The novel’s preface was known to be written by the Romantic poet Percy Bysshe Shelley, an enthusiastic follower of William Godwin (Mary Shelley’s father, to whom the novel is dedicated). Rumors that Percy Bysshe Shelley had written the entire novel arose because people’s knowledge that he authored the Preface, but these rumors were unfounded.
- Why the reference to Darwin’s belief in the “not impossible occurrence” of the events at the beginning of the preface? Then notice Shelley’s immediate rhetorical turn (no one can accuse me of believing such a thing, he indicates). What do you make of this?
- Why the comparisons to Shakespeare, Homer, Milton (“especially in Paradise Lost“–note also the epigraph from Milton that opens Frankenstein)?

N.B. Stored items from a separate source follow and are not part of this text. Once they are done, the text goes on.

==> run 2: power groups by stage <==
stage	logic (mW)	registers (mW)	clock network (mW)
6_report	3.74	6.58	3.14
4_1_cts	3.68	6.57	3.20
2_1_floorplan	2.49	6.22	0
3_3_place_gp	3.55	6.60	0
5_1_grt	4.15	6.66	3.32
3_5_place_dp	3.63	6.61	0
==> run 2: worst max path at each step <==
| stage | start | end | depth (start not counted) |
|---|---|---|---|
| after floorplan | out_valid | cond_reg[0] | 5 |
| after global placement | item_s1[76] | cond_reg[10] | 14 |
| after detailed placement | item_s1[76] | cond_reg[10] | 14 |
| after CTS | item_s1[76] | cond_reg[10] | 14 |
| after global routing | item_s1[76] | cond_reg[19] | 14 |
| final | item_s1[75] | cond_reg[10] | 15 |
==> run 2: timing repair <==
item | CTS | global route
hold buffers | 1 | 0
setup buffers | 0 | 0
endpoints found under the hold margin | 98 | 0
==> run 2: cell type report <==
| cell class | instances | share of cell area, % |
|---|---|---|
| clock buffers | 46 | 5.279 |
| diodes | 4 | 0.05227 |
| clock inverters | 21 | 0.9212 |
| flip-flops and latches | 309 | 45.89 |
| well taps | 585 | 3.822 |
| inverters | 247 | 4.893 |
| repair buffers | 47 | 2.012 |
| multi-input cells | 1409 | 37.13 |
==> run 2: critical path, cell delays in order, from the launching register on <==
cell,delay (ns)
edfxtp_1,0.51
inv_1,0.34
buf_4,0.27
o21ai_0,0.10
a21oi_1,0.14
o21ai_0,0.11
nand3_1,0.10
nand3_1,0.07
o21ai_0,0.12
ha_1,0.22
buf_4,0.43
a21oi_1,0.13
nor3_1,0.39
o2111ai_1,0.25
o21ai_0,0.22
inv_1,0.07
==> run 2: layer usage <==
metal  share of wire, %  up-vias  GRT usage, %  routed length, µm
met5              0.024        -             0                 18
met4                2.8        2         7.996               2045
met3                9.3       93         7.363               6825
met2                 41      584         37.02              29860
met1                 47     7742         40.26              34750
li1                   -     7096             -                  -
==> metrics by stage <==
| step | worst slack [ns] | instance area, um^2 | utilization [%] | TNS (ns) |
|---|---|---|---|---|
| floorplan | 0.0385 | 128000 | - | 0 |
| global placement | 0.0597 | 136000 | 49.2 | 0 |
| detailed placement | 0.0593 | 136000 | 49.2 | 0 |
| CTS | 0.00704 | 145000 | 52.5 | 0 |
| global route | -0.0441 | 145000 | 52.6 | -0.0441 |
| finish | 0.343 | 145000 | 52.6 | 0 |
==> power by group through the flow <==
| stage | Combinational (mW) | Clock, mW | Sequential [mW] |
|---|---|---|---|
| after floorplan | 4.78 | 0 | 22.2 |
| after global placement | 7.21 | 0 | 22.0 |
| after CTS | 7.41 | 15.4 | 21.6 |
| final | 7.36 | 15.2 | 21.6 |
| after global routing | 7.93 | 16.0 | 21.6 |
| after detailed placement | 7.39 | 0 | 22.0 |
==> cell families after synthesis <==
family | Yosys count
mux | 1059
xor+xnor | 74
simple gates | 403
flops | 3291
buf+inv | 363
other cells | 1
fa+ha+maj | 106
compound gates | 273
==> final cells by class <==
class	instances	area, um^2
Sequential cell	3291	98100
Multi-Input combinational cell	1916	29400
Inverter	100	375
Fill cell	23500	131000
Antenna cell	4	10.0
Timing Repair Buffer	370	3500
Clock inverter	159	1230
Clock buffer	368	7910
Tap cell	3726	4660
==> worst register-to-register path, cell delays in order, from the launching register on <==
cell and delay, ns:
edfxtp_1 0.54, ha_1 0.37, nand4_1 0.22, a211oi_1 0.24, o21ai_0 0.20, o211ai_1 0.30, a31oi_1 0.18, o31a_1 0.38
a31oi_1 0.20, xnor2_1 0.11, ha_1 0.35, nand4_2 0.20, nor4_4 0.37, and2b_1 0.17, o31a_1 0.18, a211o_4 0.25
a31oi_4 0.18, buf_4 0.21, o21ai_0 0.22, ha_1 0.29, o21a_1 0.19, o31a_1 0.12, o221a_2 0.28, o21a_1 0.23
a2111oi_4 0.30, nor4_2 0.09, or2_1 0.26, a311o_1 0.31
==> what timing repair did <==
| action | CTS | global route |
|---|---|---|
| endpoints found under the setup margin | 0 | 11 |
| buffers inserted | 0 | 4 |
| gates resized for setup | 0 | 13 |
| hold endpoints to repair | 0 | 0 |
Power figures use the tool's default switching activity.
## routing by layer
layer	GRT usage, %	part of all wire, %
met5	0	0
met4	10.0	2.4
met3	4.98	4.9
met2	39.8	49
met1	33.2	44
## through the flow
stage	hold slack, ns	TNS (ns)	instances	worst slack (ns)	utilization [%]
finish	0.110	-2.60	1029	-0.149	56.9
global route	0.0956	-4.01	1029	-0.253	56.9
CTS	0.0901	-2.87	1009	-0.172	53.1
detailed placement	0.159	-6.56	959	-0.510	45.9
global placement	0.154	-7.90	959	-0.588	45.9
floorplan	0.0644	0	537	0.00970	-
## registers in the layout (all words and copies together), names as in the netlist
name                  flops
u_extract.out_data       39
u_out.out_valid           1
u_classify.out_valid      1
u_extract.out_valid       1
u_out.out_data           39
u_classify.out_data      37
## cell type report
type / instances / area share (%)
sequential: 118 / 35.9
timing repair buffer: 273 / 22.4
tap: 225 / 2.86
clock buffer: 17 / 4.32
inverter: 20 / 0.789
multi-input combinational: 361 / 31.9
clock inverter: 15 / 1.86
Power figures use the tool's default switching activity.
--- src/sv/schal_ram.sv ---
// Generic single-write, single-read RAM with registered read data.
`default_nettype none
module schal_ram #(
   parameter int unsigned WIDTH = 8,
   parameter int unsigned DEPTH = 16
) (
   input  wire logic                     clock,
   input  wire logic                     we,
   input  wire logic [$clog2(DEPTH)-1:0] waddr,
   input  wire logic [WIDTH-1:0]         wdata,
   input  wire logic [$clog2(DEPTH)-1:0] raddr,
   output logic [WIDTH-1:0]              rdata
);
   logic [WIDTH-1:0] mem [DEPTH];
   always_ff @(posedge clock) begin
      if (we) mem[waddr] <= wdata;
      rdata <= mem[raddr];
   end
endmodule
`default_nettype wire

--- config.mk ---
export PLATFORM = sky130hd
export DESIGN_NAME = schal_ram
export DESIGN_NICKNAME = d
export VERILOG_FILES = /design/src/sv/schal_ram.sv
export SDC_FILE = /design/constraint.sdc
export NUM_CORES = 1
export LEC_CHECK = 0
export BUFFER_PORTS_ARGS = -buffer_cell sky130_fd_sc_hd__buf_2
export CAP_MARGIN = 25
export CORE_ASPECT_RATIO = 0.7
export CORE_MARGIN = 3
export CORE_UTILIZATION = 60
export CTS_BUF_LIST = sky130_fd_sc_hd__clkbuf_4
export CTS_CLUSTER_DIAMETER = 50
export DETAILED_ROUTE_END_ITERATION = 10
export PLACE_DENSITY = 0.78
export SLEW_MARGIN = 20
export SYNTH_ARGS = -nofsm -noshare
export SYNTH_HDL_FRONTEND = slang
export SYNTH_SLANG_ARGS = --single-unit
export TNS_END_PERCENT = 100
--- constraint.sdc ---
create_clock -name clock -period 3.15 [get_ports clock]
set_input_delay 0 -clock clock [delete_from_list [all_inputs] [get_ports clock]]
set_output_delay 0 -clock clock [all_outputs]
set_load 0.03 [all_outputs]
-- Yosys cells after proc, flatten, opt, wreduce, memory -nomap -nowiden
Memory sizes are Yosys's and may differ from the RTL's. A register that Yosys moved wholly into a read port is not among the register bits.
Index checks and enable logic that the tools add are counted.
- flip-flop bits (word level): 0
- bits in latches: 0
- memory bits (writable): 128
- ROM bits: 0
- memories: 1
- memory list (memory ; words ; width ; read ports ; clocked after Yosys merged registers in ; wr ports ; RTL line ; text):
    mem ; 16 ; 8 ; 1 ; 1 ; 1 ; 14 ; logic [WIDTH-1:0] mem [DEPTH];
- add/subtract/negate cells: 0
- $mul: 0
- divide/modulo/power cells: 0
- magnitude comparators: 0
- equality and inequality tests: 0
- shifts and indexed selects: 0
- multiplexer cells: 2
- bitwise operators: 0
- reduce and logical (&&, ||, !) cells: 0
- operator list (cell ; number):
    two-way mux 1 bit ; 2

-- Longest topological paths before layout
Gate-level depths: netlist of the first run.
- depth in word-level cells: 2
- mapped depth: 5

-- Least setup slack after synthesis of the first run
OpenSTA, ideal clock, no wires.
- kind: input -> register
- start: input port waddr[2]
- end: memory mem[0][0] (enable)
- library setup time: 383 ps
- arrival time: 1110 ps
- setup slack: 1657 ps
- stages on the path: 2
- path buffers: 0
- path through: or3b_2 nor3_1
- RTL lines (item ; RTL line ; text):
    start, declared ; 9 ; input wire logic [$clog2(DEPTH)-1:0] waddr,
    end, declared ; 14 ;
Straight into the memory's write port.

-- Final worst setup path of the first run
- start: input port waddr[1]
- end: memory mem[13][1] (enable)
Straight into the memory's write port.

==> metrics.csv, run 1 <==
stage,metric,value,unit
synth,"EDFF count, synth",128,
worst_setup_path,slowest cell on the critical path,nor2_1,
sta,worst clock skew,0.0247,ns
floorplan,Std-Cell Rows,27,
finish,Multi-input gate area,1060,sq um
floorplan,Initial Utilization,63.5,%
pwr,VDD IR max,0.391,mV
worst_setup_path,Startpoint Class,input port,
global_routing,grt total ovfl,0,
clocking,CTS H-tree lvls,4,
finish,Area Growth Syn to Fin,11.3,%
floorplan,Die H,83.5,um
pwr,PD cells,576,nW/um^2
finish,fin nets,298,
clocking,Clock Latency Late Sink,0.52,ns
synth,Yosys warnings,0,
route,DR vias,2424,
worst_setup_path,Crit Path Category,in -> reg,
synth,Yosys top cell area share,74.7,%
worst_setup_path,"Max FO, Critical Path",8,
clocking,CTS buffer count,17,
sta,Slew headroom,37.5,%
sta,RSZ-0062 raised after global routing,no,
sta,final setup TNS,0,ns
synth,most common cell in the netlist,edfxtp_1,
synth,async set-reset flop share out of synthesis,0,%
sta,period utilization,46.2,%
worst_setup_path,Worst EP arrival,1.59,ns
placed_design,post-DP HPWL,5640,um
synth,Synth area leaders,"edfxtp_1 75%, mux4_2 7.9%, mux4_1 7.1%",
synth,Post-synth top cells,"128 x edfxtp_1, 18 x mux4_2, 16 x a22oi_1",
global_routing,initial antenna violation count,0,
synth,"flops & latches, synth",136,
sta,endpoints failing setup,0,
sta,slew of the pin with the lowest slew margin,0.934,ns
placed_design,setup slack at placement,1.27,ns
finish,FF/Latch Area,4000,sq um
worst_setup_path,worst path buffer plus inverter count,2,
synth,post-synthesis cell count,229,
global_routing,vias in the first global route,2503,
floorplan,die area,9740,sq um
finish,fraction of final layout cells with drive strength greater than 1,27.0,%
synth,Post-Syn Area,5150,sq um
clocking,clock sink count,136,
clocking,Resize count post-CTS,0,
synth,Main synth FF type,edfxtp_1,
global_routing,all-layer global routing usage,20.5,%
floorplan,die width,117,um
route,ANT nets after route,0,
global_routing,first-pass GRT wire length,14100,um
clocking,Post-CTS Setup Repair Bufs,0,
clocking,CTS tree,built,
placed_design,gpl congestion,0.759,
global_routing,largest net degree at the start of global routing,33,
floorplan,placeable core region,8110,sq um
placed_design,Buffers on Ports,25,
clocking,# hold bufs at CTS,11,
route,DRC,0,
pwr,leakage,1.92,nW
worst_setup_path,crit path cell chain,"dlygate4sd3_1, buf_2, nand2b_1, nor2_1",
route,initial DRC count,214,
sta,max-slew violation count,0,
synth,distinct cell type count after synthesis,19,
worst_setup_path,"delay-heaviest family, CP",simple AND/OR/NAND/NOR gates,
synth,Mean Syn Cell Area,22.5,sq um
clocking,clock buffer depth,2,
worst_setup_path,Worst EP required,3.28,ns
flow_run,Max-Cap Viols,0,
sta,Final Hold Vio Count,0,
synth,largest area contributor in the netlist,edfxtp_1,
route,drt total wl,8980,um
sta,setup ws final,1.69,ns
floorplan,IO Count,26,
sta,fmax,687,MHz
finish,# fillers,508,
clocking,Worst-path clk slew,0.10,ns
finish,ant diodes,0,
route,WL/cell,22.8,um
sta,"Min Clock Period, post-route",1.46,ns
run_status,status,finished clean,
worst_setup_path,Crit path largest cell delay,0.69,ns
route,via/cell ratio,6.15,
synth,syn_nets,247,
clocking,CTS Root Cell,clkbuf_4,
worst_setup_path,Worst Setup End Kind,register,
hold_path,HP Class,in -> reg,
route,Initial DRT Pass Iterations,4,
synth,sequential fraction of the synthesis area,77.8,%
[layout make-up]
cell class                      count  share of cell area, %
Sequential cell                   136                   69.9
Multi-Input combinational cell     83                   18.5
Timing Repair Buffer               42                   4.89
Clock buffer                       20                   2.62
Tap cell                          101                   2.21
Clock inverter                     12                   1.94
[cell families (layout without fill, tap and decap cells)]
| family | Yosys count | in the layout | share of synthesized area (%) |
|---|---|---|---|
| multiplexers | 32 | 32 | 15.0 |
| flip-flops | 136 | 136 | 77.8 |
| buffers and inverters | 10 | 74 | 1.68 |
| AO/OA/AOI/OAI | 16 | 16 | 2.33 |
| AND/OR/NAND/NOR | 35 | 35 | 3.18 |
[cells in the final DEF, fill, tap and decap left out, types with 2 or more instances in the layout]
| cell | instances |
|---|---|
| buf_2 | 25 |
| nor3_1 | 4 |
| dfxtp_1 | 8 |
| edfxtp_1 | 128 |
| nand2b_1 | 2 |
| clkbuf_4 | 20 |
| nor2_1 | 13 |
| a22oi_1 | 16 |
| mux4_2 | 18 |
| bufinv_16 | 2 |
| nand3b_1 | 2 |
| nand2_1 | 9 |
| clkinvlp_4 | 2 |
| mux4_1 | 14 |
| clkinv_2 | 5 |
| clkinv_1 | 3 |
| dlygate4sd3_1 | 11 |
| buf_4 | 6 |
[final timing paths]
check / from / endpoint / slack, ns / cells past startpoint
hold reg to reg: mem[14][1]$_DFFE_PP_ / rdata[1]$_DFF_P_ / 0.67 / 3
setup reg to reg: mem[11][0]$_DFFE_PP_ / rdata[0]$_DFF_P_ / 1.81 / 3
setup / recovery: waddr[1] / mem[13][1]$_DFFE_PP_ / 1.69 / 4
hold / removal: raddr[2] / rdata[1]$_DFF_P_ / 0.06 / 4
[flip-flops by register name (all words and copies together) (netlist names)]
signal	flops
mem	128
rdata	8
[per-layer routing]
metal	vias up	share of wire (%)	track usage, %
met4	0	1.1	8.13
met5	-	0	0
li1	1076	-	-
met3	9	5.6	6.45
met2	83	46	27.8
met1	1256	47	31.5
[metrics by stage]
stage | hold WS [ns] | cells | cell area, sq um | util, % | power [mW]
2_1_floorplan | 0.0989 | 229 | 5150 | - | 2.20
3_3_place_gp | 0.387 | 351 | 5360 | 66.1 | 2.26
3_5_place_dp | 0.398 | 351 | 5360 | 66.1 | 2.27
4_1_cts | 0.000792 | 394 | 5730 | 70.7 | 3.32
5_1_grt | 0.0289 | 394 | 5730 | 70.7 | 3.43
6_report | 0.0612 | 394 | 5730 | 70.7 | 3.30
[worst register-to-register path, delay by kind of cell (launching register included)]
| kind | cells | cell delay (ns) |
|---|---|---|
| simple gates | 1 | 0.10 |
| mux | 1 | 0.48 |
| compound gates | 1 | 0.26 |
| flops | 1 | 0.38 |
[power by group]
| group | leakage (nW) | internal [mW] | switching [mW] | total [mW] |
|---|---|---|---|---|
| Sequential | 1.22 | 2.02 | 0.0111 | 2.03 |
| Clock | 0.145 | 0.482 | 0.585 | 1.07 |
| Combinational | 0.550 | 0.0830 | 0.121 | 0.204 |
| Total | 1.92 | 2.58 | 0.717 | 3.30 |
Power figures use the tool's default switching activity.
==> run 2, diff against run 1 <==
==> constraint.sdc (replaced) <==
create_clock -name clock -period 1.4 [get_ports clock]
set_input_delay 0 -clock clock [delete_from_list [all_inputs] [get_ports clock]]
set_output_delay 0 -clock clock [all_outputs]
set_load 0.03 [all_outputs]
==> metrics.csv, run 2 (same netlist as run 1, synthesis figures left out) <==
stage,metric,value,unit,change
run_status,status,finished clean,,
pwr,PD cells,1260,nW/um^2,+120%
clocking,CTS buffer count,17,,unchanged
route,initial DRC count,171,,-20%
clocking,clock buffer depth,2,,unchanged
worst_setup_path,flop2flop setup slack,0.07,ns,-1.74 ns
worst_setup_path,"Max FO, Critical Path",8,,unchanged
route,WL/cell,22.5,um,-1.3%
sta,"Min Clock Period, post-route",1.35,ns,
clocking,Worst-path clk slew,0.10,ns,about the same
clocking,CTS H-tree lvls,4,,unchanged
clocking,clock sink count,136,,unchanged
sta,Final Hold Vio Count,0,,unchanged
finish,ant diodes,0,,unchanged
sta,worst clock skew,0.0138,ns,-0.0108 ns
finish,Multi-input gate area,1070,sq um,+1.4%
worst_setup_path,worst path buffer plus inverter count,4,,+2
clocking,Clock Latency Late Sink,0.53,ns,about the same
sta,period utilization,96.5,%,
floorplan,die area,9740,sq um,unchanged
route,Initial DRT Pass Iterations,4,,unchanged
finish,max reg flops,128,,unchanged
finish,fin nets,311,,+4.4%
flow_run,Max-Cap Viols,0,,unchanged
placed_design,Area after DPL,5520,sq um,+3.0%
worst_setup_path,Startpoint Class,input port,,
worst_setup_path,crit path cell chain,"dlygate4sd3_1, buf_2, nor3_2, dlygate4sd3_1, buf_4",,
global_routing,vias in the first global route,2579,,+3.0%
route,via/cell ratio,6.00,,-2.4%
finish,design area,5890,sq um,+2.8%
sta,Slew headroom,41.1,%,+3.6 points
clocking,CTS Root Cell,clkbuf_4,,
finish,Area Growth Syn to Fin,14.4,%,
floorplan,IO Count,26,,unchanged
global_routing,all-layer global routing usage,21.0,%,+0.47 points
floorplan,Initial Utilization,63.5,%,unchanged
placed_design,placed insts,365,,+4.0%
hold_path,HP Class,in -> reg,,
pwr,NetSw,1.59,mW,+120%
sta,endpoints failing setup,0,,unchanged
pwr,leakage,2.00,nW,+4.5%
finish,# fillers,479,,-5.7%
pwr,switching share of power,21.4,%,-0.35 points
pwr,VDD IR max,0.885,mV,+130%
sta,RSZ-0062 raised after global routing,no,,
floorplan,Std-Cell Rows,27,,unchanged
sta,max-slew violation count,0,,unchanged
placed_design,Buffers on Ports,25,,unchanged
finish,most frequent cells in the layout,"128 x edfxtp_1, 25 x buf_2, 20 x clkbuf_4",,
finish,FF/Latch Area,4000,sq um,unchanged
finish,"Core Util, Final",72.6,%,+1.9 points
worst_setup_path,Worst EP required,1.64,ns,-1.64 ns
finish,"Most flops, register",mem,,
global_routing,largest net degree at the start of global routing,33,,unchanged
global_routing,initial antenna violation count,0,,unchanged
pwr,Int Pwr,5.83,mW,+130%
worst_setup_path,slowest cell on the critical path,dlygate4sd3_1,,
route,DRC,0,,unchanged
pwr,Flop pwr share,61.7,%,+0.2 points
clocking,CTS tree,built,,
finish,fin cells,407,,+3.3%
placed_design,post-DP HPWL,6030,um,+6.9%
floorplan,placeable core region,8110,sq um,unchanged
sta,hold slack,0.0468,ns,-0.0144 ns
route,ANT nets after route,0,,unchanged
sta,fmax,740,MHz,
finish,"most common cell after layout, fill and taps aside",edfxtp_1,,
sta,slew of the pin with the lowest slew margin,0.881,ns,-0.0521 ns
global_routing,first-pass GRT wire length,14300,um,+1.4%
pwr,Combinational Power Share,6.6,%,+0.4 points
worst_setup_path,"delay-heaviest family, CP",buffers and inverters,,
worst_setup_path,CP dominant cell by count,dlygate4sd3_1,,
pwr,Clock Power Share,31.7,%,-0.6 points
floorplan,die width,117,um,unchanged
placed_design,gpl congestion,0.756,,-0.46%
floorplan,Die H,83.5,um,unchanged
worst_setup_path,Crit path largest cell delay,0.55,ns,-0.14 ns
finish,Top Registers,"mem: 128 flops, rdata: 8 flops",,
route,DR vias,2443,,+0.78%
global_routing,grt total ovfl,0,,unchanged
route,drt total wl,9160,um,+2.0%
worst_setup_path,Worst EP arrival,1.59,ns,about the same
worst_setup_path,Crit Path Category,in -> reg,,
finish,fraction of final layout cells with drive strength greater than 1,30.7,%,+3.8 points
worst_setup_path,Worst Setup End Kind,register,,
run 2: cell count changes in the layout (fill, tap and decap cells not counted), sizes merged:
cell	before	now
buf	31	45
dlygate4sd3	11	10
run 2: timing repair:
| item | 4_1_cts | 5_1_grt |
|---|---|---|
| hold buffers | 10 | 0 |
| setup buffers | 0 | 0 |
| endpoints found under the hold margin | 135 | 0 |
| endpoints found under the setup margin | 0 | 2 |
| resized for setup | 0 | 2 |
run 2: final timing paths:
| path | from | endpoint | cells after the start |
|---|---|---|---|
| max | waddr[1] | mem[0][0]$_DFFE_PP_ | 5 |
| min | waddr[0] | mem[8][6]$_DFFE_PP_ | 3 |
| max reg2reg | mem[1][1]$_DFFE_PP_ | rdata[1]$_DFF_P_ | 3 |
| min reg2reg | mem[7][0]$_DFFE_PP_ | rdata[0]$_DFF_P_ | 3 |
run 2: power groups by stage:
stage / Clock (mW) / Sequential (mW) / Combinational, mW
finish: 2.35 / 4.57 / 0.491
global route: 2.61 / 4.58 / 0.530
CTS: 2.40 / 4.58 / 0.494
detailed placement: 0 / 4.67 / 0.474
global placement: 0 / 4.66 / 0.461
floorplan: 0 / 4.71 / 0.231
run 2: worst register-to-register path: stages, from the launching register on:
cell      delay, ns
edfxtp_1       0.38
mux4_1         0.51
a22oi_1        0.24
nand2_1        0.08
run 2: metal layers:
metal  wire (um)  track usage (%)  share of wire (%)  vias up
li1            -                -                  -     1105
met1        4060             30.2                 44     1253
met2        4490             30.6                 49       76
met3         518             6.52                5.7        9
met4          95             8.13                1.0        0
met5           0                0                  0        -
run 2: area by class of cell:
type	instances	area share [%]
Clock buffer	20	2.55
Clock inverter	12	1.85
Multi-Input combinational cell	83	18.2
Sequential cell	136	68.0
Tap cell	101	2.15
Timing Repair Buffer	55	7.23
run 2: metrics by stage:
step	total power [mW]	TNS [ns]	setup slack (ns)
2_1_floorplan	4.94	0	0.134
5_1_grt	7.72	0	0.0265
4_1_cts	7.47	0	0.0502
3_3_place_gp	5.12	0	0.0166
3_5_place_dp	5.14	-0.0123	-0.0123
6_report	7.42	0	0.0493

- Why all that precautionary language to warn the reader not to draw any premature conclusions about the author’s own moral convictions from this tale?
- Why the reference to the “majestic region” in nature, the Swiss Alps (the setting of most of the story), as well as the details of the blazing fire, the “ghostly visions,” the fact that the weather then cleared and the friends departed, leaving Frankenstein the only text that was completed from that encounter, etc.? How do such seemingly innocuous remarks subtly set the scene for the tale that opens on the next page?
Important quotes to consider:
- This “work of fancy” nevertheless “affords a point of view to the imagination for the delineating of human passions more comprehensive and commanding than any which the ordinary relations of existing events can yield.”